L’ambiguità insita nell’utopia degli strumenti è, in Andreas Zampella (Salerno, 1989), pervasa dal sogno di una riconversione di senso capace di appropriarsi di nuovi significati utili alla riflessione sulle possibilità di Natura. Assemblando materiali naturali poi modificati artificialmente dall’uomo, come il rame sotto forma di
moneta, l’artista realizza armi primitive contemporanee che, nell’illusione di evadere dalla realtà, si trasformano da oggetto di offesa in oggetto di poetica difesa, offrendo una testimonianza rivelatrice seppur immaginifica del mondo.
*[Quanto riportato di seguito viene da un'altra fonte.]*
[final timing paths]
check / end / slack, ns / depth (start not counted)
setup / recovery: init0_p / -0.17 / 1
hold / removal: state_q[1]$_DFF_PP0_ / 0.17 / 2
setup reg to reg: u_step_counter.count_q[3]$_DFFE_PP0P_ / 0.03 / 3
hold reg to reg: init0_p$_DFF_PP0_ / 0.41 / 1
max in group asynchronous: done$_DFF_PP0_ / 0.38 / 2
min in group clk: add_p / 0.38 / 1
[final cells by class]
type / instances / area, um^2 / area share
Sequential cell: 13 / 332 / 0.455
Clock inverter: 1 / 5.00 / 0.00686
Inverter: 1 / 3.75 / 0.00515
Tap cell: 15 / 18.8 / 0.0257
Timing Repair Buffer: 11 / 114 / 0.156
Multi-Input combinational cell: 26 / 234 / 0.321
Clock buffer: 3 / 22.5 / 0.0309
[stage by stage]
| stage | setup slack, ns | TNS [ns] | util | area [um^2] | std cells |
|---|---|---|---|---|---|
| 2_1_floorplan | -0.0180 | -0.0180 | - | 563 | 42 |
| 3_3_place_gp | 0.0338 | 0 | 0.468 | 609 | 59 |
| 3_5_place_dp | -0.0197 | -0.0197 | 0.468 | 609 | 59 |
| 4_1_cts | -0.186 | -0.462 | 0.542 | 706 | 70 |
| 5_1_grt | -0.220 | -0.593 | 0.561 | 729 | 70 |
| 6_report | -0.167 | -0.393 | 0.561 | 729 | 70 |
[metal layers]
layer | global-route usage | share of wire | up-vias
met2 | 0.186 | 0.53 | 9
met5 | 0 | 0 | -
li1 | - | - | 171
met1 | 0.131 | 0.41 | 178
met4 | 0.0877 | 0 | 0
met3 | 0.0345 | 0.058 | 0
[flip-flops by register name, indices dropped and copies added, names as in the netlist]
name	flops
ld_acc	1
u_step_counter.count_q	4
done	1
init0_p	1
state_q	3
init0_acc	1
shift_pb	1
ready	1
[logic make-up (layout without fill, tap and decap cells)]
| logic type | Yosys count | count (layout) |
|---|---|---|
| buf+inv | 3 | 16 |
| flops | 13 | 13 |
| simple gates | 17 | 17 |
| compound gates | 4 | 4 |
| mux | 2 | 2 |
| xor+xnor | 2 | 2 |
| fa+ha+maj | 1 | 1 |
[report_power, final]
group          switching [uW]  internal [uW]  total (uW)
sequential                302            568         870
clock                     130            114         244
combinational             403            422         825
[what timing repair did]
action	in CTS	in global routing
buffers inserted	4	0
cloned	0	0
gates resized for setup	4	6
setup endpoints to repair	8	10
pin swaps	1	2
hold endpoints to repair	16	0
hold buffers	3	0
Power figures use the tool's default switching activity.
### src/rtl/regfile_write_port_pkg.sv
// regfile_write_port_pkg: shared widths and entry type for the writeback queue.
// Forwarding logic elsewhere is enabled by defining REGFILE_WP_FWD_EN.
package regfile_write_port_pkg;

   localparam int REG_ID_W = 4;
   localparam int DATA_W   = 16;
   localparam int NUM_REGS = 16;

   localparam logic [REG_ID_W-1:0] ZERO_REG = '0;

   typedef struct packed {
      logic [REG_ID_W-1:0] dst;
      logic [DATA_W-1:0]   data;
   } wbq_entry_t;

   // register 0 is hardwired, so writes to it are dropped
   function automatic logic is_live_reg(input logic [REG_ID_W-1:0] r);
      return r != ZERO_REG;
   endfunction

endpackage

### src/rtl/regfile_write_port_if.sv
// regfile_write_port_if: producer handshakes, regfile write port, forwarding.
// fwd ports always exist; they only carry data under REGFILE_WP_FWD_EN.
interface regfile_write_port_if #(
   parameter int DEPTH = 4
);
   import regfile_write_port_pkg::*;

   localparam int CNT_W = $clog2(DEPTH) + 1;

   logic                alu_vld;
   logic [REG_ID_W-1:0] alu_reg;
   logic [DATA_W-1:0]   alu_data;
   logic                alu_rdy;

   logic                mem_vld;
   logic [REG_ID_W-1:0] mem_reg;
   logic [DATA_W-1:0]   mem_data;
   logic                mem_rdy;

   logic [REG_ID_W-1:0] DstReg;
   logic                WriteReg;
   logic [DATA_W-1:0]   DstData;

   logic [REG_ID_W-1:0] src1_reg;
   logic [REG_ID_W-1:0] src2_reg;
   logic                fwd1_hit;
   logic                fwd2_hit;
   logic [DATA_W-1:0]   fwd1_data;
   logic [DATA_W-1:0]   fwd2_data;

   logic                empty;
   logic [CNT_W-1:0]    count;

   modport slave (
      input  alu_vld, alu_reg, alu_data,
      output alu_rdy,
      input  mem_vld, mem_reg, mem_data,
      output mem_rdy,
      output DstReg, WriteReg, DstData,
      input  src1_reg, src2_reg,
      output fwd1_hit, fwd2_hit, fwd1_data, fwd2_data,
      output empty, count
   );

   modport master (
      output alu_vld, alu_reg, alu_data,
      input  alu_rdy,
      output mem_vld, mem_reg, mem_data,
      input  mem_rdy,
      input  DstReg, WriteReg, DstData,
      output src1_reg, src2_reg,
      input  fwd1_hit, fwd2_hit, fwd1_data, fwd2_data,
      input  empty, count
   );

endinterface
--- config.mk ---
export PLATFORM = sky130hd
export DESIGN_NAME = detector_seq_ctrl
export DESIGN_NICKNAME = d
export VERILOG_FILES = /design/src/rtl/detector_seq_ctrl.sv
export SDC_FILE = /design/constraint.sdc
export NUM_CORES = 1
export LEC_CHECK = 0
export CAP_MARGIN = 20
export CORE_ASPECT_RATIO = 0.8
export CORE_MARGIN = 2
export CORE_UTILIZATION = 45
export DETAILED_ROUTE_END_ITERATION = 6
export GPL_ROUTABILITY_DRIVEN = 0
export MAX_ROUTING_LAYER = met4
export PLACE_DENSITY = 0.82
export SLEW_MARGIN = 20
export SYNTH_ARGS = -nofsm -noshare
export SYNTH_HDL_FRONTEND = slang
export SYNTH_SLANG_ARGS = --single-unit
--- constraint.sdc ---
create_clock -name clk -period 2.1 [get_ports clk]
set_clock_uncertainty 0.05 [all_clocks]
set_input_delay 0.21 -clock clk [delete_from_list [all_inputs] [get_ports clk]]
set_output_delay 0.21 -clock clk [all_outputs]
set_load 0.005 [all_outputs]
--- src/rtl/detector_seq_ctrl.sv ---
// Round-robin sequencer that feeds a test pattern serially into a Moore
// pattern detector and reports hit/miss. Optional counters: `define STATS_EN.
module detector_seq_ctrl #(
  parameter int PAT_W   = 4,
  parameter int TIMEOUT = 12
) (
  input  logic             clk,
  input  logic             rst_n,
  // req/gnt: a requester holds req[i] high until it sees the one-cycle gnt[i]
  // pulse; its pattern is captured on the same edge that raises gnt[i].
  input  logic [1:0]       req,
  input  logic [PAT_W-1:0] pat0,
  input  logic [PAT_W-1:0] pat1,
  output logic [1:0]       gnt,
  output logic             det_rst_n,
  output logic             det_x,
  input  logic             det_out,
  output logic             done,
  output logic             hit,
  output logic             done_id,
  output logic [7:0]       hit_cnt,
  output logic [7:0]       miss_cnt,
  output logic [2:0]       state_dbg
);

  localparam int BW = (PAT_W > 1) ? $clog2(PAT_W) : 1;
  localparam int TW = (TIMEOUT > 1) ? $clog2(TIMEOUT) : 1;
  localparam logic [BW-1:0] BIT_LAST = BW'(PAT_W - 1);
  localparam logic [TW-1:0] TMO_LAST = TW'(TIMEOUT - 1);

  localparam logic [2:0] S_IDLE    = 3'd0;
  localparam logic [2:0] S_RESTART = 3'd1;
  localparam logic [2:0] S_SHIFT   = 3'd2;
  localparam logic [2:0] S_WAIT    = 3'd3;
  localparam logic [2:0] S_REPORT  = 3'd4;

  logic [2:0]       state;
  logic [BW-1:0]    bit_idx;
  logic [TW-1:0]    tmo_cnt;
  logic [PAT_W-1:0] pat_q;
  logic             cur_id;
  logic             last_id;
  logic             pick_id;

  assign state_dbg = state;

  // On a tie the requester that was not served last wins.
  always_comb begin
    pick_id = req[1];
    if (req == 2'b11) begin
      pick_id = ~last_id;
    end
  end

  always_ff @(posedge clk or negedge rst_n) begin
    if (!rst_n) begin
      state     <= S_IDLE;
      bit_idx   <= '0;
      tmo_cnt   <= '0;
      pat_q     <= '0;
      cur_id    <= 1'b0;
      last_id   <= 1'b1;
      gnt       <= 2'b00;
      det_rst_n <= 1'b0;
      det_x     <= 1'b0;
      done      <= 1'b0;
      hit       <= 1'b0;
      done_id   <= 1'b0;
    end else begin
      gnt  <= 2'b00;
      done <= 1'b0;
      case (state)
        S_IDLE: begin
          det_rst_n <= 1'b1;
          det_x     <= 1'b0;
          if (|req) begin
            pat_q     <= pick_id ? pat1 : pat0;
            cur_id    <= pick_id;
            last_id   <= pick_id;
            gnt       <= pick_id ? 2'b10 : 2'b01;
            det_rst_n <= 1'b0;
            state     <= S_RESTART;
          end
        end
        S_RESTART: begin
          // Pattern is a left-shifting register so the MSB always feeds det_x.
          det_rst_n <= 1'b1;
          det_x     <= pat_q[PAT_W-1];
          pat_q     <= pat_q << 1;
          bit_idx   <= '0;
          state     <= S_SHIFT;
        end
        S_SHIFT: begin
          if (det_out) begin
            det_x   <= 1'b0;
            done    <= 1'b1;
            hit     <= 1'b1;
            done_id <= cur_id;
            state   <= S_REPORT;
          end else if (bit_idx == BIT_LAST) begin
            det_x   <= 1'b0;
            tmo_cnt <= '0;
            state   <= S_WAIT;
          end else begin
            bit_idx <= bit_idx + 1'b1;
            det_x   <= pat_q[PAT_W-1];
            pat_q   <= pat_q << 1;
          end
        end
        S_WAIT: begin
          det_x <= 1'b0;
          if (det_out || (tmo_cnt == TMO_LAST)) begin
            done    <= 1'b1;
            hit     <= det_out;
            done_id <= cur_id;
            state   <= S_REPORT;
          end else begin
            tmo_cnt <= tmo_cnt + 1'b1;
          end
        end
        S_REPORT: begin
          det_x <= 1'b0;
          state <= S_IDLE;
        end
        default: begin
          det_rst_n <= 1'b1;
          det_x     <= 1'b0;
          state     <= S_IDLE;
        end
      endcase
    end
  end

`ifdef STATS_EN
  // Counted while REPORT is presented, i.e. with the freshly updated hit flag.
  always_ff @(posedge clk or negedge rst_n) begin
    if (!rst_n) begin
      hit_cnt  <= 8'd0;
      miss_cnt <= 8'd0;
    end else if (state == S_REPORT) begin
      if (hit) begin
        if (hit_cnt != 8'hFF) hit_cnt <= hit_cnt + 1'b1;
      end else begin
        if (miss_cnt != 8'hFF) miss_cnt <= miss_cnt + 1'b1;
      end
    end
  end
`else
  assign hit_cnt  = 8'd0;
  assign miss_cnt = 8'd0;
`endif

endmodule
===== config.mk =====
export PLATFORM = sky130hd
export DESIGN_NAME = ifetch_queue
export DESIGN_NICKNAME = d
export VERILOG_FILES = /design/src/rtl/ifetch_queue.sv
export SDC_FILE = /design/constraint.sdc
export NUM_CORES = 1
export LEC_CHECK = 0
export ABC_AREA = 0
export BUFFER_PORTS_ARGS = -buffer_cell sky130_fd_sc_hd__clkbuf_2
export CAP_MARGIN = 20
export CORE_UTILIZATION = 24
export CTS_CLUSTER_DIAMETER = 40
export DETAILED_ROUTE_END_ITERATION = 12
export GPL_ROUTABILITY_DRIVEN = 0
export GPL_TIMING_DRIVEN = 0
export PLACE_DENSITY = 0.49
export SKIP_LAST_GASP = 1
export SYNTH_ARGS = -nofsm -noshare
export SYNTH_HDL_FRONTEND = slang
export SYNTH_SLANG_ARGS = --single-unit

===== constraint.sdc =====
create_clock -name clk -period 5 [get_ports clk]
set_input_delay 0.5 -clock clk [delete_from_list [all_inputs] [get_ports clk]]
set_output_delay 0.5 -clock clk [all_outputs]
set_load 0.05 [all_outputs]
## config.mk

```make
export PLATFORM = sky130hd
export DESIGN_NAME = fifo_word_packer_flat
export DESIGN_NICKNAME = d
export VERILOG_FILES = /design/src/rtl/fifo_pkg.sv /design/src/rtl/fifo_word_packer_if.sv /design/src/rtl/fifo_word_packer_out_reg.sv /design/src/rtl/fifo_word_packer.sv /design/src/flat_wrapper.sv
export SDC_FILE = /design/constraint.sdc
export NUM_CORES = 1
export LEC_CHECK = 0
export CAP_MARGIN = 5
export CORE_MARGIN = 10
export CORE_UTILIZATION = 25
export DETAILED_ROUTE_END_ITERATION = 16
export SLEW_MARGIN = 20
export SYNTH_ARGS = -nofsm -noshare
export SYNTH_HDL_FRONTEND = slang
export SYNTH_SLANG_ARGS = --single-unit
```

## constraint.sdc

```tcl
create_clock -name rclk -period 1.9 [get_ports rclk]
set_clock_uncertainty 0.05 [all_clocks]
set_input_delay 0.38 -clock rclk [delete_from_list [all_inputs] [get_ports rclk]]
set_output_delay 0.38 -clock rclk [all_outputs]
set_load 0.05 [all_outputs]
```

## src/rtl/fifo_pkg.sv

```systemverilog
// Shared definitions for the FIFO read-side word packer: the FSM state type,
// default ANN datapath geometry and the out_count width helper.
package fifo_pkg;

  // Default geometry: 8-bit FIFO words packed four at a time.
  localparam int ANN_DSIZE = 8;
  localparam int ANN_WORDS = 4;

  // The packer either fills lanes from the FIFO or drains a partial word.
  typedef enum logic {
    ST_FILL  = 1'b0,
    ST_FLUSH = 1'b1
  } packer_state_t;

  // out_count has to hold every value from 0 to words, so it is
  // clog2(words+1) bits wide.
  function automatic int count_width(input int words);
    return $clog2(words + 1);
  endfunction

endpackage

```

## src/rtl/fifo_word_packer_if.sv

```systemverilog
// Packed-word output stream (valid/ready) between the word packer and the
// downstream compute stage. The packer uses the master modport and the
// consumer uses the slave modport.
interface fifo_word_packer_if
  import fifo_pkg::*;
#(
  parameter int DSIZE = ANN_DSIZE,
  parameter int WORDS = ANN_WORDS
);

  localparam int CW = count_width(WORDS);

  logic [DSIZE*WORDS-1:0] out_data;
  logic [CW-1:0]          out_count;
  logic                   out_valid;
  logic                   out_ready;

  modport master (
    output out_data,
    output out_count,
    output out_valid,
    input  out_ready
  );

  modport slave (
    input  out_data,
    input  out_count,
    input  out_valid,
    output out_ready
  );

endinterface

```

## src/rtl/fifo_word_packer_out_reg.sv

```systemverilog
// packer_out_reg: a valid/ready register slice with a load port. It holds the
// packed word and its lane count until the consumer accepts them, and it
// reports "free" when a new word can be loaded on this edge.
module packer_out_reg
  import fifo_pkg::*;
#(
  parameter  int DSIZE = ANN_DSIZE,
  parameter  int WORDS = ANN_WORDS,
  localparam int CW    = count_width(WORDS)
) (
  input  logic                   clk,
  input  logic                   rst,
  input  logic                   load,
  input  logic [DSIZE*WORDS-1:0] load_data,
  input  logic [CW-1:0]          load_count,
  output logic                   free,
  fifo_word_packer_if.master     out_if
);

  // The slot is free if it is empty or if the word in it leaves on this edge.
  assign free = !out_if.out_valid || out_if.out_ready;

  // Output slot: load a new word, retire one that was accepted, or hold.
  always_ff @(posedge clk) begin
    // NOTE: registers use non-blocking (<=) assignments so every flop samples pre-edge values.
    if (rst) begin
      out_if.out_valid <= 1'b0;
      out_if.out_data  <= '0;
      out_if.out_count <= '0;
    end else if (load) begin
      out_if.out_valid <= 1'b1;
      out_if.out_data  <= load_data;
      out_if.out_count <= load_count;
    end else if (out_if.out_valid && out_if.out_ready) begin
      out_if.out_valid <= 1'b0;
    end
  end

endmodule

```

## src/rtl/fifo_word_packer.sv

```systemverilog
// fifo_word_packer: pops DSIZE-bit words from the show-ahead read port of an
// async FIFO and packs WORDS of them into one wide word (first pop in lane 0).
// A flush request emits a partially filled word. The lanes it did not fill
// read as zero.
// Optional feature macro: FIFO_WORD_PACKER_PERF_EN adds the pop_total and
// stall_cycles performance counters.
module fifo_word_packer
  import fifo_pkg::*;
#(
  parameter  int DSIZE = ANN_DSIZE,
  parameter  int WORDS = ANN_WORDS,
  localparam int CW    = count_width(WORDS)
) (
  input  logic               rclk,
  input  logic               rrst,
  input  logic [DSIZE-1:0]   rdata,
  input  logic               rempty,
  output logic               rinc,
  input  logic               flush,
  fifo_word_packer_if.master out_if
`ifdef FIFO_WORD_PACKER_PERF_EN
  ,
  output logic [31:0]        pop_total,
  output logic [31:0]        stall_cycles
`endif
);

  localparam logic [CW-1:0] LAST_LANE  = CW'(WORDS - 1);
  localparam logic [CW-1:0] FULL_COUNT = CW'(WORDS);

  packer_state_t          state;
  packer_state_t          state_next;
  logic [CW-1:0]          cnt;
  logic [DSIZE*WORDS-1:0] acc;
  logic                   free;
  logic                   last_pop;
  logic                   flush_load;
  logic                   load;
  logic [DSIZE*WORDS-1:0] load_data;
  logic [CW-1:0]          load_count;

  // Pop decision and FSM next state. The final lane waits for a free output
  // slot. Earlier lanes keep filling while the previous word is stalled.
  always_comb begin
    // NOTE: every output gets a default first, so no path through the case infers a latch.
    state_next = state;
    rinc       = 1'b0;
    last_pop   = 1'b0;
    flush_load = 1'b0;
    unique case (state)
      ST_FILL: begin
        rinc     = !rrst && !rempty && !flush && !((cnt == LAST_LANE) && !free);
        last_pop = rinc && (cnt == LAST_LANE);
        if (flush) begin
          state_next = ST_FLUSH;
        end
      end
      ST_FLUSH: begin
        if (cnt == '0) begin
          state_next = ST_FILL;
        end else if (free) begin
          flush_load = 1'b1;
          state_next = ST_FILL;
        end
      end
      default: state_next = ST_FILL;
    endcase
  end

  // A full word takes its last lane straight from rdata. Lane WORDS-1 of acc
  // is always zero at this point, so an OR is enough to merge it.
  assign load       = last_pop || flush_load;
  assign load_data  = last_pop ? (acc | {rdata, {((WORDS - 1) * DSIZE){1'b0}}}) : acc;
  assign load_count = last_pop ? FULL_COUNT : cnt;

  // FSM state register.
  always_ff @(posedge rclk) begin
    if (rrst) begin
      state <= ST_FILL;
    end else begin
      state <= state_next;
    end
  end

  // Lane counter and accumulator: clear when a word moves to the output,
  // otherwise write the popped word into lane cnt.
  always_ff @(posedge rclk) begin
    if (rrst) begin
      cnt <= '0;
      // NOTE: the accumulator is reset so that the lanes a flush did not fill read as zero.
      acc <= '0;
    end else if (load) begin
      cnt <= '0;
      acc <= '0;
    end else if (rinc) begin
      cnt <= cnt + CW'(1);
      for (int i = 0; i < WORDS; i++) begin
        if (cnt == CW'(i)) begin
          acc[i*DSIZE +: DSIZE] <= rdata;
        end
      end
    end
  end

  packer_out_reg #(
    .DSIZE (DSIZE),
    .WORDS (WORDS)
  ) u_out_reg (
    .clk        (rclk),
    .rst        (rrst),
    .load       (load),
    .load_data  (load_data),
    .load_count (load_count),
    .free       (free),
    .out_if     (out_if)
  );

`ifdef FIFO_WORD_PACKER_PERF_EN
  // Performance counters. Pops wrap. Stall cycles saturate at all ones.
  always_ff @(posedge rclk) begin
    if (rrst) begin
      pop_total    <= '0;
      stall_cycles <= '0;
    end else begin
      if (rinc) begin
        pop_total <= pop_total + 32'd1;
      end
      if (!rempty && !rinc && (stall_cycles != '1)) begin
        stall_cycles <= stall_cycles + 32'd1;
      end
    end
  end
`endif

endmodule

```

## src/flat_wrapper.sv

```systemverilog
// flat-port wrapper written by rule: the top's interface ports become plain ports
module fifo_word_packer_flat import fifo_pkg::*;
#(
  parameter  int DSIZE = ANN_DSIZE,
  parameter  int WORDS = ANN_WORDS,
  localparam int CW    = count_width(WORDS)
)
  (rclk, rrst, rdata, rempty, rinc, flush, out_if_out_data, out_if_out_count, out_if_out_valid, out_if_out_ready);
  fifo_word_packer_if #(.DSIZE(DSIZE), .WORDS(WORDS)) out_if_i ();
  input  logic rclk;
  input  logic rrst;
  input  logic [DSIZE-1:0] rdata;
  input  logic rempty;
  output logic rinc;
  input  logic flush;
  output wire logic [$bits(out_if_i.out_data)-1:0] out_if_out_data;
  output wire logic [$bits(out_if_i.out_count)-1:0] out_if_out_count;
  output wire logic [$bits(out_if_i.out_valid)-1:0] out_if_out_valid;
  input wire logic [$bits(out_if_i.out_ready)-1:0] out_if_out_ready;
  assign out_if_out_data = out_if_i.out_data;
  assign out_if_out_count = out_if_i.out_count;
  assign out_if_out_valid = out_if_i.out_valid;
  assign out_if_i.out_ready = out_if_out_ready;
  fifo_word_packer #(.DSIZE(DSIZE), .WORDS(WORDS)) u_core (.rclk(rclk), .rrst(rrst), .rdata(rdata), .rempty(rempty), .rinc(rinc), .flush(flush), .out_if(out_if_i));
endmodule
```
**src/rtl/wb_check_pkg.sv**
```systemverilog
// rtl/wb_check_pkg.sv - shared types and constants for the writeback result checker
package wb_check_pkg;

    typedef enum logic [1:0] {
        ST_IDLE  = 2'd0,
        ST_ARMED = 2'd1,
        ST_DONE  = 2'd2
    } state_e;

    localparam int DEF_ADDR_W = 5;
    localparam int DEF_DATA_W = 32;

    // Writes to $zero never retire a check; the CPU discards them.
    localparam int ZERO_REG = 0;

endpackage

```
**src/rtl/wb_expect_table.sv**
```systemverilog
// rtl/wb_expect_table.sv - expectation table: (addr, data) pairs, sync write, async read
module wb_expect_table
    import wb_check_pkg::*;
#(
    parameter int NUM_CHECKS = 4,
    parameter int ADDR_W     = DEF_ADDR_W,
    parameter int DATA_W     = DEF_DATA_W,
    parameter int IDX_W      = 2
) (
    input  logic              clk,
    input  logic              clr_n,
    input  logic              we,
    input  logic [IDX_W-1:0]  wr_idx,
    input  logic [ADDR_W-1:0] wr_addr,
    input  logic [DATA_W-1:0] wr_data,
    input  logic [IDX_W:0]    rd_idx,
    output logic [ADDR_W-1:0] rd_addr,
    output logic [DATA_W-1:0] rd_data
);

    logic [ADDR_W-1:0] addr_q [NUM_CHECKS];
    logic [DATA_W-1:0] data_q [NUM_CHECKS];
    logic [ADDR_W-1:0] addr_d [NUM_CHECKS];
    logic [DATA_W-1:0] data_d [NUM_CHECKS];

    always_comb begin
        addr_d = addr_q;
        data_d = data_q;
        if (we && (32'(wr_idx) < NUM_CHECKS)) begin
            addr_d[wr_idx] = wr_addr;
            data_d[wr_idx] = wr_data;
        end
    end

    always_ff @(posedge clk or negedge clr_n) begin
        if (!clr_n) begin
            for (int i = 0; i < NUM_CHECKS; i++) begin
                addr_q[i] <= '0;
                data_q[i] <= '0;
            end
        end else begin
            addr_q <= addr_d;
            data_q <= data_d;
        end
    end

    // Index one past the last entry reads as zero rather than aliasing.
    always_comb begin
        rd_addr = '0;
        rd_data = '0;
        if (32'(rd_idx) < NUM_CHECKS) begin
            rd_addr = addr_q[rd_idx[IDX_W-1:0]];
            rd_data = data_q[rd_idx[IDX_W-1:0]];
        end
    end

endmodule

```
$ cat config.mk
export PLATFORM = sky130hd
export DESIGN_NAME = btn_debounce
export DESIGN_NICKNAME = d
export VERILOG_FILES = /design/src/rtl/btn_debounce_pkg.sv /design/src/rtl/btn_debounce_ch.sv /design/src/rtl/btn_debounce.sv
export SDC_FILE = /design/constraint.sdc
export NUM_CORES = 1
export LEC_CHECK = 0
export BUFFER_PORTS_ARGS = -buffer_cell sky130_fd_sc_hd__buf_2
export CAP_MARGIN = 20
export CORE_MARGIN = 5
export CORE_UTILIZATION = 58
export CTS_BUF_LIST = sky130_fd_sc_hd__clkbuf_2 sky130_fd_sc_hd__clkbuf_4 sky130_fd_sc_hd__clkbuf_8
export CTS_CLUSTER_SIZE = 24
export DETAILED_ROUTE_END_ITERATION = 16
export GPL_ROUTABILITY_DRIVEN = 0
export PLACE_DENSITY = 0.78
export SYNTH_ARGS = -nofsm -noshare
export SYNTH_HDL_FRONTEND = slang
export SYNTH_SLANG_ARGS = --single-unit
$ cat constraint.sdc
create_clock -name clk_25mhz -period 1.9 [get_ports clk_25mhz]
set_clock_uncertainty 0.1 [all_clocks]
set_input_delay 0.38 -clock clk_25mhz [delete_from_list [all_inputs] [get_ports clk_25mhz]]
set_output_delay 0.38 -clock clk_25mhz [all_outputs]
set_load 0.01 [all_outputs]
Questa dualità è anche l’essenza dei mattoni realizzati con la carne cruda che, inglobata in resina epossidica, diventano simbolo di rinascita e violenza insieme. Una materia sensibile che pulsa, sanguina e oppone resistenza al punto da provocare la rottura del mattone che cede alla forza del reale e al suo grido di libertà.
Quella tra Uomo e Natura è una relazione che ha sempre vissuto di momenti alterni, fra immersione, resistenza e violenza. È di fatto una questione che si scontra con la maturità dei tempi in cui l’Arte si pone allora come l’unica vera figura utopica dotata di una forza profetica capace di attingere dalla propulsione libera e creatrice della Natura e di realizzare quelle che sono le possibilità presenti nella Storia. Nel poema Le dernier chant du pèlerinage d’Harold (1825), Alphonse de Lamartine dedica all’Italia versi impietosi scritti nel suo periodo di residenza fiorentina e con i quali lancia un grido disperato alla miseria del presente guardando con nostalgia al glorioso passato di un paese in cui spera, un giorno, di trovare “Uomini, e non polvere umana!”. Perché è nella speranza che le utopie acquistano quella natura di “verità premature” che, secondo il poeta francese, possono essere conquistate a poco a poco, di generazione in generazione, trasformando il futuro da potenziale occasione in realtà.